10. Grunge had a great legacy. Contrary to True’s ‘myth’-busting, yes, it did. Leaving aside the fact that Soundgarden, Mudhoney and Alice in Chains have all recently reformed and are touring, those dreadful corporate sell-outs Pearl Jam have recently celebrated their twentieth anniversary together, with a hard core of devoted fans and a refusal to compromise on what the band means to them and what they wish to say. True may be wilfully dismissive of Vedder, but to many he is a thoughtful, articulate individual whose lyrics and actions continue to reach out to a large number of people on a personal level, and who consistently challenged Bush and his cronies during a dark decade for American politics.
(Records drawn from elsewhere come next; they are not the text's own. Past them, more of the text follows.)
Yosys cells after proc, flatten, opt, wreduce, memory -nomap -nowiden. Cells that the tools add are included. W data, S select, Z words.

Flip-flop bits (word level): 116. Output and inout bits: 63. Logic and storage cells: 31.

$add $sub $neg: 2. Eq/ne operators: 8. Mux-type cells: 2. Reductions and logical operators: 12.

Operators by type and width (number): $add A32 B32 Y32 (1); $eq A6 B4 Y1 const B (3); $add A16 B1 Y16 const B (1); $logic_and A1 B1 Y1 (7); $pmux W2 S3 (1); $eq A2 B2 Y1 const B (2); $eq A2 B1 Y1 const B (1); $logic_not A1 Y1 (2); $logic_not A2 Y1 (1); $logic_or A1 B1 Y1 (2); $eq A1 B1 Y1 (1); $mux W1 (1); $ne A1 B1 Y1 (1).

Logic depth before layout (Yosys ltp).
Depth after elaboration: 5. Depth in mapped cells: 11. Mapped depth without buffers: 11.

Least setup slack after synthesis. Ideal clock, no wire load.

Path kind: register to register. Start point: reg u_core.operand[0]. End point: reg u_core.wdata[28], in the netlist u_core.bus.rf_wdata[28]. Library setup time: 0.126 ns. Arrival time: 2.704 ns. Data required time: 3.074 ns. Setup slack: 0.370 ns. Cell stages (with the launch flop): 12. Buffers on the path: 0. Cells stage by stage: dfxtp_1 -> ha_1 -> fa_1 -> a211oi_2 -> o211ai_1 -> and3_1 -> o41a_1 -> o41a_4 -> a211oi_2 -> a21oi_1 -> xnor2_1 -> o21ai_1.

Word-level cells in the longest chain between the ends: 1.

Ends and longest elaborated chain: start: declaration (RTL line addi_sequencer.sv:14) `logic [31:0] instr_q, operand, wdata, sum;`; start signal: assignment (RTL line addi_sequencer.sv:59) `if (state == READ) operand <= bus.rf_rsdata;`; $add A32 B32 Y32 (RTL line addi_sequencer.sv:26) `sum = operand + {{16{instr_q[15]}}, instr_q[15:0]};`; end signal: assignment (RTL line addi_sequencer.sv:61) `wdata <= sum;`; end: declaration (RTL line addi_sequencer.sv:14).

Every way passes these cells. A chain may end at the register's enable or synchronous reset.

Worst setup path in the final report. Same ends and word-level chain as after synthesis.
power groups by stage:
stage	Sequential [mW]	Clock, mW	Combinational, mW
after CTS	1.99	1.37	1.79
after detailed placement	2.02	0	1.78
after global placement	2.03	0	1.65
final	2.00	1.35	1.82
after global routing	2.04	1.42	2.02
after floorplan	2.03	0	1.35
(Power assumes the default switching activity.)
--- src/rtl/demux4_1_stream.sv ---
// 1-to-4 stream steering unit: one input word per handshake is routed by in_sel
// into one of four independent 1-entry output channels, each with its own delivery counter.
module demux4_1_stream #(
  parameter int WIDTH = 16,
  parameter int CNT_W = 8
) (
  input  logic             clk,
  input  logic             rst_n,
  input  logic             in_valid,
  output logic             in_ready,
  input  logic [1:0]       in_sel,
  input  logic [WIDTH-1:0] in_data,
  output logic             a_valid,
  output logic             b_valid,
  output logic             c_valid,
  output logic             d_valid,
  input  logic             a_ready,
  input  logic             b_ready,
  input  logic             c_ready,
  input  logic             d_ready,
  output logic [WIDTH-1:0] a_data,
  output logic [WIDTH-1:0] b_data,
  output logic [WIDTH-1:0] c_data,
  output logic [WIDTH-1:0] d_data,
  output logic [CNT_W-1:0] a_cnt,
  output logic [CNT_W-1:0] b_cnt,
  output logic [CNT_W-1:0] c_cnt,
  output logic [CNT_W-1:0] d_cnt
);

  logic [3:0]       ready_s;
  logic [3:0]       load_s;
  logic [3:0]       deliver_s;
  logic [3:0]       valid_q;
  logic [3:0]       valid_d;
  logic [WIDTH-1:0] data_q [4];
  logic [WIDTH-1:0] data_d [4];
  logic [CNT_W-1:0] cnt_q  [4];
  logic [CNT_W-1:0] cnt_d  [4];

  assign ready_s = {d_ready, c_ready, b_ready, a_ready};

  // A full channel can still accept when its consumer drains it in the same cycle.
  assign in_ready = ~valid_q[in_sel] | ready_s[in_sel];

  // Per-channel next state: load, drain, hold, and delivery counting
  always_comb begin
    for (int i = 0; i < 4; i++) begin
      load_s[i]    = in_valid & in_ready & (in_sel == 2'(i));
      deliver_s[i] = valid_q[i] & ready_s[i];
      valid_d[i]   = load_s[i] | (valid_q[i] & ~ready_s[i]);
      if (load_s[i]) begin
        data_d[i] = in_data;
      end else begin
        data_d[i] = data_q[i];
      end
      if (deliver_s[i]) begin
        cnt_d[i] = cnt_q[i] + {{(CNT_W-1){1'b0}}, 1'b1};
      end else begin
        cnt_d[i] = cnt_q[i];
      end
    end
  end

  // Channel holding registers and counters
  always_ff @(posedge clk or negedge rst_n) begin
    if (!rst_n) begin
      valid_q <= 4'b0000;
      for (int i = 0; i < 4; i++) begin
        data_q[i] <= {WIDTH{1'b0}};
        cnt_q[i]  <= {CNT_W{1'b0}};
      end
    end else begin
      valid_q <= valid_d;
      for (int i = 0; i < 4; i++) begin
        data_q[i] <= data_d[i];
        cnt_q[i]  <= cnt_d[i];
      end
    end
  end

  assign a_valid = valid_q[0];
  assign b_valid = valid_q[1];
  assign c_valid = valid_q[2];
  assign d_valid = valid_q[3];
  assign a_data  = data_q[0];
  assign b_data  = data_q[1];
  assign c_data  = data_q[2];
  assign d_data  = data_q[3];
  assign a_cnt   = cnt_q[0];
  assign b_cnt   = cnt_q[1];
  assign c_cnt   = cnt_q[2];
  assign d_cnt   = cnt_q[3];

endmodule
### src/rtl/gps_ser_if.sv
// gps_ser_if: request, GPS-side serial strobes and word handshake of gps_ser_reader
//   start/sel/nbits : transfer request (master -> slave)
//   op/rdReg/rdBit  : strobes to the GPS block; ser : serial data from it
//   word/word_valid/word_last/word_ready : output word handshake
//   busy/done       : transfer status
interface gps_ser_if #(
    parameter int WORD_W = 16,
    parameter int CNT_W  = 8
);
    logic              start;
    logic [2:0]        sel;
    logic [CNT_W-1:0]  nbits;
    logic [15:0]       op;
    logic              rdReg;
    logic              rdBit;
    logic              ser;
    logic [WORD_W-1:0] word;
    logic              word_valid;
    logic              word_ready;
    logic              word_last;
    logic              busy;
    logic              done;
    modport master (
        output start, sel, nbits, ser, word_ready,
        input  op, rdReg, rdBit, word, word_valid, word_last, busy, done
    );
    modport slave (
        input  start, sel, nbits, ser, word_ready,
        output op, rdReg, rdBit, word, word_valid, word_last, busy, done
    );
endinterface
Yes, some of grunge’s legacy is a bit naff, not least the often hagiographic treatment of Cobain. But that’s true for any musical movement’s legacy. It depends what you want to flag up, though blaming grunge for nu-metal is highly questionable. As a direct legacy, you can for starters point to the Foo Fighters, Queens of the Stone Age, Sunny Day Real Estate, Mark Lanegan’s numerous side projects.
Or, more generally, you can recall that the American music scene was pretty bloody awful in 1991, from Bon Jovi to Michael Jackson via NKOTB and Vanilla Ice. Lazy, bloated, self-indulgent, cynical, misogynistic, disposable – grunge challenged all of these attitudes by creating music that was authentic, honest, raw, difficult, inspiring, cathartic, inclusive. This challenge may have been simply a reminder of the traditional values of good art, when confronted by crass commercialism, but it was no less welcome or valuable for it.
For some three glorious years, grunge turned the music industry upside down. In the end, in its confrontation of American business values, grunge was always going to lose. When the bubble burst in 1994, the music industry counted its profits and happily moved on to the next, more malleable trend. But, in the long term, it helped to bring the alternative into the mainstream, for better (broadcasting its values to a much wider audience) and worse (commercialising and diluting it). Almost all good rock music these days has been influenced, if not by the musical style of grunge, then by the values and attitudes it espoused and reaffirmed, in the primacy of the artist and the expression of his or her own authentic, personal art. And that is a remarkable legacy.